Our attitude is the only thing we have control over. Positive or Negative. Success or Failure.

We all face doubts—artists and those in the entertainment industry possibly more than any other group. Think of all those amazing, talented, tortured souls before us who committed suicide or drowned their doubts and demons in the bottle. This is a tough, tough industry. It is not for the faint of heart.

Our attitudes determine our actions. Are you pumped or pitiful? Pestering or empowering? Bothering people or blessing them?

The best way to check your attitude is to measure other people’s reaction to you. Do friends come to you for advice and encouragement?
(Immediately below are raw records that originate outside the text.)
File: src/rtl/mem_arbiter.sv
// Two-requester (fetch / load-store) arbiter over a byte-serial RAM port; one transaction at a time.
// Read N bytes completes N+2 cycles after grant, write N bytes N+1; rdy_in low freezes, I/O full stalls stores.
module mem_arbiter #(
    parameter logic [31:0] IO_BASE = 32'h00030000
) (
    input  logic        clk_in,
    input  logic        rst_in,
    input  logic        rdy_in,
    input  logic        if_req,
    input  logic [31:0] if_addr,
    output logic [31:0] if_data,
    output logic        if_done,
    input  logic        ls_req,
    input  logic [31:0] ls_addr,
    input  logic        ls_r_nw,
    input  logic [2:0]  ls_type,
    input  logic [31:0] st_val,
    output logic [31:0] ld_val,
    output logic        ls_done,
    input  logic        flush,
    input  logic [7:0]  mem_din,
    output logic [7:0]  mem_dout,
    output logic [31:0] mem_a,
    output logic        mem_wr,
    input  logic        io_buffer_full
);

    typedef enum logic [1:0] {IDLE, READ, WRITE, DONE} state_t;

    state_t      state_q, state_d;
    logic [31:0] base_q, base_d;
    logic [2:0]  nb_q, nb_d;
    logic        sgn_q, sgn_d;
    logic [31:0] st_q, st_d;
    logic        own_ls_q, own_ls_d;
    logic        last_ls_q, last_ls_d;
    logic [2:0]  cnt_q, cnt_d;
    logic [31:0] data_q, data_d;
    logic [31:0] if_data_q, if_data_d;
    logic [31:0] ld_val_q, ld_val_d;

    logic        grant_if, grant_ls, pick_ls, io_stall;
    logic [2:0]  ls_nb;
    logic [31:0] ext_data;

    always_comb begin
        grant_if = if_req && !flush;
        grant_ls = ls_req;
        // On contention LS wins unless it won last time.
        pick_ls  = grant_ls && (!grant_if || !last_ls_q);
        io_stall = io_buffer_full && (base_q >= IO_BASE);
        case (ls_type[1:0])
            2'b01:   ls_nb = 3'd2;
            2'b10:   ls_nb = 3'd1;
            default: ls_nb = 3'd4;
        endcase
    end

    always_comb begin
        state_d   = state_q;
        base_d    = base_q;
        nb_d      = nb_q;
        sgn_d     = sgn_q;
        st_d      = st_q;
        own_ls_d  = own_ls_q;
        last_ls_d = last_ls_q;
        cnt_d     = cnt_q;
        data_d    = data_q;
        if_data_d = if_data_q;
        ld_val_d  = ld_val_q;
        ext_data  = 32'd0;

        case (state_q)
            IDLE: begin
                if (grant_if || grant_ls) begin
                    own_ls_d  = pick_ls;
                    last_ls_d = pick_ls;
                    cnt_d     = 3'd0;
                    data_d    = 32'd0;
                    if (pick_ls) begin
                        base_d  = ls_addr;
                        nb_d    = ls_nb;
                        sgn_d   = ls_type[2];
                        st_d    = st_val;
                        state_d = ls_r_nw ? READ : WRITE;
                    end else begin
                        base_d  = if_addr;
                        nb_d    = 3'd4;
                        sgn_d   = 1'b0;
                        st_d    = 32'd0;
                        state_d = READ;
                    end
                end
            end
            READ: begin
                if (!own_ls_q && flush) begin
                    state_d = IDLE;
                end else begin
                    // Byte k-1 arrives on mem_din while the counter reads k.
                    case (cnt_q)
                        3'd1:    data_d[7:0]   = mem_din;
                        3'd2:    data_d[15:8]  = mem_din;
                        3'd3:    data_d[23:16] = mem_din;
                        3'd4:    data_d[31:24] = mem_din;
                        default: ;
                    endcase
                    case (nb_q)
                        3'd1:    ext_data = sgn_q ? {{24{data_d[7]}}, data_d[7:0]}
                                                  : {24'd0, data_d[7:0]};
                        3'd2:    ext_data = sgn_q ? {{16{data_d[15]}}, data_d[15:0]}
                                                  : {16'd0, data_d[15:0]};
                        default: ext_data = data_d;
                    endcase
                    if (cnt_q == nb_q) begin
                        state_d = DONE;
                        if (own_ls_q) ld_val_d  = ext_data;
                        else          if_data_d = data_d;
                    end else begin
                        cnt_d = cnt_q + 3'd1;
                    end
                end
            end
            WRITE: begin
                if (!io_stall) begin
                    if (cnt_q == nb_q - 3'd1) begin
                        state_d  = DONE;
                        ld_val_d = 32'd0;
                    end else begin
                        cnt_d = cnt_q + 3'd1;
                    end
                end
            end
            DONE: state_d = IDLE;
            default: state_d = IDLE;
        endcase
    end

    always_ff @(posedge clk_in or posedge rst_in) begin
        if (rst_in) begin
            state_q   <= IDLE;
            base_q    <= 32'd0;
            nb_q      <= 3'd0;
            sgn_q     <= 1'b0;
            st_q      <= 32'd0;
            own_ls_q  <= 1'b0;
            last_ls_q <= 1'b0;
            cnt_q     <= 3'd0;
            data_q    <= 32'd0;
            if_data_q <= 32'd0;
            ld_val_q  <= 32'd0;
        end else if (rdy_in) begin
            state_q   <= state_d;
            base_q    <= base_d;
            nb_q      <= nb_d;
            sgn_q     <= sgn_d;
            st_q      <= st_d;
            own_ls_q  <= own_ls_d;
            last_ls_q <= last_ls_d;
            cnt_q     <= cnt_d;
            data_q    <= data_d;
            if_data_q <= if_data_d;
            ld_val_q  <= ld_val_d;
        end
    end

    always_comb begin
        mem_a    = 32'd0;
        mem_dout = 8'd0;
        if (state_q == READ || state_q == WRITE) mem_a = base_q + {29'd0, cnt_q};
        if (state_q == WRITE) begin
            case (cnt_q[1:0])
                2'd0: mem_dout = st_q[7:0];
                2'd1: mem_dout = st_q[15:8];
                2'd2: mem_dout = st_q[23:16];
                2'd3: mem_dout = st_q[31:24];
                default: mem_dout = 8'd0;
            endcase
        end
        mem_wr  = (state_q == WRITE) && rdy_in && !io_stall;
        if_done = (state_q == DONE) && !own_ls_q;
        ls_done = (state_q == DONE) && own_ls_q;
        if_data = if_data_q;
        ld_val  = ld_val_q;
    end

endmodule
Do they avoid sitting next to you at parties? Are you a giver or a taker? If friends must continually prop you up and feed your ego to keep your engines firing, your probably need an attitude adjustment.
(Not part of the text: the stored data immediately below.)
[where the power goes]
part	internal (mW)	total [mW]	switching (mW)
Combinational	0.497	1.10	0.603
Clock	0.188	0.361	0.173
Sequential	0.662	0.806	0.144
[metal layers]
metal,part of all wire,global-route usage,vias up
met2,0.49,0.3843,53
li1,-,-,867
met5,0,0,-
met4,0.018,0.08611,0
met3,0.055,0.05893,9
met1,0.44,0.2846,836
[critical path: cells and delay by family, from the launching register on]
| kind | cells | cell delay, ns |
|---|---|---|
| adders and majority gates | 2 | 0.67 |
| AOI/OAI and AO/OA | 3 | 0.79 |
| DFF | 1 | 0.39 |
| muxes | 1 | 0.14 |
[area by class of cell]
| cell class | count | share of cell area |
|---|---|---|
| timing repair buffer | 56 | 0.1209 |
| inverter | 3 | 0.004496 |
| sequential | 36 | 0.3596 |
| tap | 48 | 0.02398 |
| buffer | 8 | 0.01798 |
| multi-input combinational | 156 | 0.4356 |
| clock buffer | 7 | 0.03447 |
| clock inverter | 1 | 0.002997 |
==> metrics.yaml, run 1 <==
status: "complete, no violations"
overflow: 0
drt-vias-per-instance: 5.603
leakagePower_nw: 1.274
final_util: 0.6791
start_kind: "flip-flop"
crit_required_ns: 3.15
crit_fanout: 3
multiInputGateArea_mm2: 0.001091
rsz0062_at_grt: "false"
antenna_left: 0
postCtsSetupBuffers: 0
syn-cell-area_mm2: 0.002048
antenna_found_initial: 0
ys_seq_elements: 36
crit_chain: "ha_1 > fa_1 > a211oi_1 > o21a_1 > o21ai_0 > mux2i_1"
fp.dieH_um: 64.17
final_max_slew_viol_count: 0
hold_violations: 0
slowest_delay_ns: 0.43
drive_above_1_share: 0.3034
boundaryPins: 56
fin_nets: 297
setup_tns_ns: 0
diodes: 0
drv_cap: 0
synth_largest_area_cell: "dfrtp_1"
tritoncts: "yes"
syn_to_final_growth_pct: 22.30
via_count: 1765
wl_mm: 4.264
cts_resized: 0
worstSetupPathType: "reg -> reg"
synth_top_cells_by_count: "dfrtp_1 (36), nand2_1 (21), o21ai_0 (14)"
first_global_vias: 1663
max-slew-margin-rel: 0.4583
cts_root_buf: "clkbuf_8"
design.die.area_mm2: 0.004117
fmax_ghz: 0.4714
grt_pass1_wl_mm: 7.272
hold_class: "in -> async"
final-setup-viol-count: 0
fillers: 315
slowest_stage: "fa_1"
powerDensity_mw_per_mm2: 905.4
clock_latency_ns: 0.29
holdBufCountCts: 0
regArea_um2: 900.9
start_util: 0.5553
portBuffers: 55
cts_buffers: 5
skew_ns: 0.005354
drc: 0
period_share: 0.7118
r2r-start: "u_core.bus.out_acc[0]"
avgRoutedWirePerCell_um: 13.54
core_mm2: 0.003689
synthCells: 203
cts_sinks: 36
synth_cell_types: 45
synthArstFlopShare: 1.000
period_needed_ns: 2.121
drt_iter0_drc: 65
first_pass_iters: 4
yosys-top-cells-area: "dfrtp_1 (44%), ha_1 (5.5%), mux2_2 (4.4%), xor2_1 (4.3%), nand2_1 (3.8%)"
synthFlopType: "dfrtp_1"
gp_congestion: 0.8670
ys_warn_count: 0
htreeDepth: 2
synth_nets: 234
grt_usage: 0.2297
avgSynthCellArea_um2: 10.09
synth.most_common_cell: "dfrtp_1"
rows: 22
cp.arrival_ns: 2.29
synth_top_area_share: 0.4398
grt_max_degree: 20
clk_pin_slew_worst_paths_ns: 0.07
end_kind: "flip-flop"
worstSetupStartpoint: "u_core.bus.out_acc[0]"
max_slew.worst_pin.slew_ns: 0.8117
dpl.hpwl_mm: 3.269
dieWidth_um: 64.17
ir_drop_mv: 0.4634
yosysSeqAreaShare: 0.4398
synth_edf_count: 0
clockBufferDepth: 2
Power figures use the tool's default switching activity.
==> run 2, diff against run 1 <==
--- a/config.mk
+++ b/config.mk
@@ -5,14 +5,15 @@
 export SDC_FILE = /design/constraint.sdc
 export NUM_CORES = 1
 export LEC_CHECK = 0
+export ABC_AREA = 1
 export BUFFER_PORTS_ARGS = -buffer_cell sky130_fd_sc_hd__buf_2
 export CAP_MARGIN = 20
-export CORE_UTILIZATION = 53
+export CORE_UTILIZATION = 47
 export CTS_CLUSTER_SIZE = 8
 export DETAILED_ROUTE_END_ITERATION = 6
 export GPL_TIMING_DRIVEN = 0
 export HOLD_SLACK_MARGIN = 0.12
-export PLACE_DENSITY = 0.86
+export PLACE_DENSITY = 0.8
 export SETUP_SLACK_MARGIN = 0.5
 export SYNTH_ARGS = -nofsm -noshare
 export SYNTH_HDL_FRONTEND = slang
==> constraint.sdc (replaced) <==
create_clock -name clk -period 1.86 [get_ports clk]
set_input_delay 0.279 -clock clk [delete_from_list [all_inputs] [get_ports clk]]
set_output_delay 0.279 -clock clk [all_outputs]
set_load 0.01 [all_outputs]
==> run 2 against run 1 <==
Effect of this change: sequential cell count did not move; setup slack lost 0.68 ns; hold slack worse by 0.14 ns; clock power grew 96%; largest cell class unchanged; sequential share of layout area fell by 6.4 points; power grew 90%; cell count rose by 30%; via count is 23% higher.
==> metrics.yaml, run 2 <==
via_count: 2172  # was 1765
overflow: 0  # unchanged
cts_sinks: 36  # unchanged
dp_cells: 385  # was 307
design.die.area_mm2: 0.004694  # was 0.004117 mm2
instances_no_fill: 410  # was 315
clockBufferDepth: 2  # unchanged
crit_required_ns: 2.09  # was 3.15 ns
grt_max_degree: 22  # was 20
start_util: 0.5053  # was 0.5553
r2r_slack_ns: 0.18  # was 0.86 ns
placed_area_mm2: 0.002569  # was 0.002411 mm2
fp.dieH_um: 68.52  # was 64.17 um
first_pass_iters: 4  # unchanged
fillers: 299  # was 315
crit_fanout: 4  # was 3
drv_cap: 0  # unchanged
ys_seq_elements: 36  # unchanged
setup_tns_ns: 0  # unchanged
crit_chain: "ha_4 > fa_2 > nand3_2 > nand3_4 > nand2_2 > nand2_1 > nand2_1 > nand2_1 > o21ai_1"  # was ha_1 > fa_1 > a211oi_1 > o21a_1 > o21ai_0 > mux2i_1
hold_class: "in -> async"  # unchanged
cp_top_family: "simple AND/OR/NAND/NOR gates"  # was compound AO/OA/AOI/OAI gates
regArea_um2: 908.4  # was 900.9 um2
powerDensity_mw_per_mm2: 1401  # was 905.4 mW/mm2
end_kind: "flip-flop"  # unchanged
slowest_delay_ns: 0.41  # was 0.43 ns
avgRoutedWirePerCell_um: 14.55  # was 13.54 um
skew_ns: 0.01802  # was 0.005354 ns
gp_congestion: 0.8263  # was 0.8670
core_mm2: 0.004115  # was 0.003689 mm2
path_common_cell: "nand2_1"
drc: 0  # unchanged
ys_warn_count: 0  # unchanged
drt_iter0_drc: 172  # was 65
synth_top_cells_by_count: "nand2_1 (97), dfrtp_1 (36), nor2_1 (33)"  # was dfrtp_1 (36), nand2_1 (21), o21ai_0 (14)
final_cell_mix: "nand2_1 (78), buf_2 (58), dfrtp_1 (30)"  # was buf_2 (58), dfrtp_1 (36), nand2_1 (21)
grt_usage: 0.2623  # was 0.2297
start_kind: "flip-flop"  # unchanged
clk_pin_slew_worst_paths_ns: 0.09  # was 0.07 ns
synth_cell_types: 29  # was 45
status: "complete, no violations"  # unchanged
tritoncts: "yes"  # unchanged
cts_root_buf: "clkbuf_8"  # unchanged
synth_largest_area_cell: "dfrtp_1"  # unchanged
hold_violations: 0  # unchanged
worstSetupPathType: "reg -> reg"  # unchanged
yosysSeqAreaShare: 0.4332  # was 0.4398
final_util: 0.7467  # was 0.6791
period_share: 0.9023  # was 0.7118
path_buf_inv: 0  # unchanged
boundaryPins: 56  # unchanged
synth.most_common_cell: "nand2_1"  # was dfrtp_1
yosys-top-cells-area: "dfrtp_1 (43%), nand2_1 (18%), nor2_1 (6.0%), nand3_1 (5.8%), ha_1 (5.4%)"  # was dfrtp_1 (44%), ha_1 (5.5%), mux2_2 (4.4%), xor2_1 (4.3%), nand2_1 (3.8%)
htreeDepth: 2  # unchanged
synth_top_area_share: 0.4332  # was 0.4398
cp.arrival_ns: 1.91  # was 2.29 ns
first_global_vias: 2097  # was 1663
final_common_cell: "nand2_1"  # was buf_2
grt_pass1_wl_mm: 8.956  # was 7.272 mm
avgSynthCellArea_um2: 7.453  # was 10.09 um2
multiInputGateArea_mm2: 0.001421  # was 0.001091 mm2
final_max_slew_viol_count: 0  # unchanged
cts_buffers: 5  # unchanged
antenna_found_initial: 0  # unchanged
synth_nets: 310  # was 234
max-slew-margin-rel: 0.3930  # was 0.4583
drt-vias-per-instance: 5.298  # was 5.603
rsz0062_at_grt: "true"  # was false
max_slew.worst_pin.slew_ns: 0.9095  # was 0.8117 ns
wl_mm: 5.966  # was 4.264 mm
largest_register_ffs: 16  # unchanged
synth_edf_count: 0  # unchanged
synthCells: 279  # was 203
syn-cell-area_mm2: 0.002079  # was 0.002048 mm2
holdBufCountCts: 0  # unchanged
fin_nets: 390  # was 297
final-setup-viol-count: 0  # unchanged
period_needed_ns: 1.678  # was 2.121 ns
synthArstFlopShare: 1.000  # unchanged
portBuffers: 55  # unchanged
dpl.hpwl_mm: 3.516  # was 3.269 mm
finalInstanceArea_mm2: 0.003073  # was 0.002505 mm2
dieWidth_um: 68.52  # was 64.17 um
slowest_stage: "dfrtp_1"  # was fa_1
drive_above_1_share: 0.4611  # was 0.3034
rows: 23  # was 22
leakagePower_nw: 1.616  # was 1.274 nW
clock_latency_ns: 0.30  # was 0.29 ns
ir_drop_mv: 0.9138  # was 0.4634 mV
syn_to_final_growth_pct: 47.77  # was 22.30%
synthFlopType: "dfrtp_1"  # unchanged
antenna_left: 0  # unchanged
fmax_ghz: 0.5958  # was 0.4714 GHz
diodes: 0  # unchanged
A good or bad attitude doesn’t only affect those around you. It affects how much effort and zeal you put toward reaching your goals. If you approach your goals with the attitude that you don’t have time or a supportive spouse or whatever else is holding you back, then you probably won’t accomplish much.

So how’s your attitude? Are you determined to give your dreams everything you’ve got? Or are you going to wait to see what the economy does or how your mother-in-law reacts to another of your silly pipe dreams?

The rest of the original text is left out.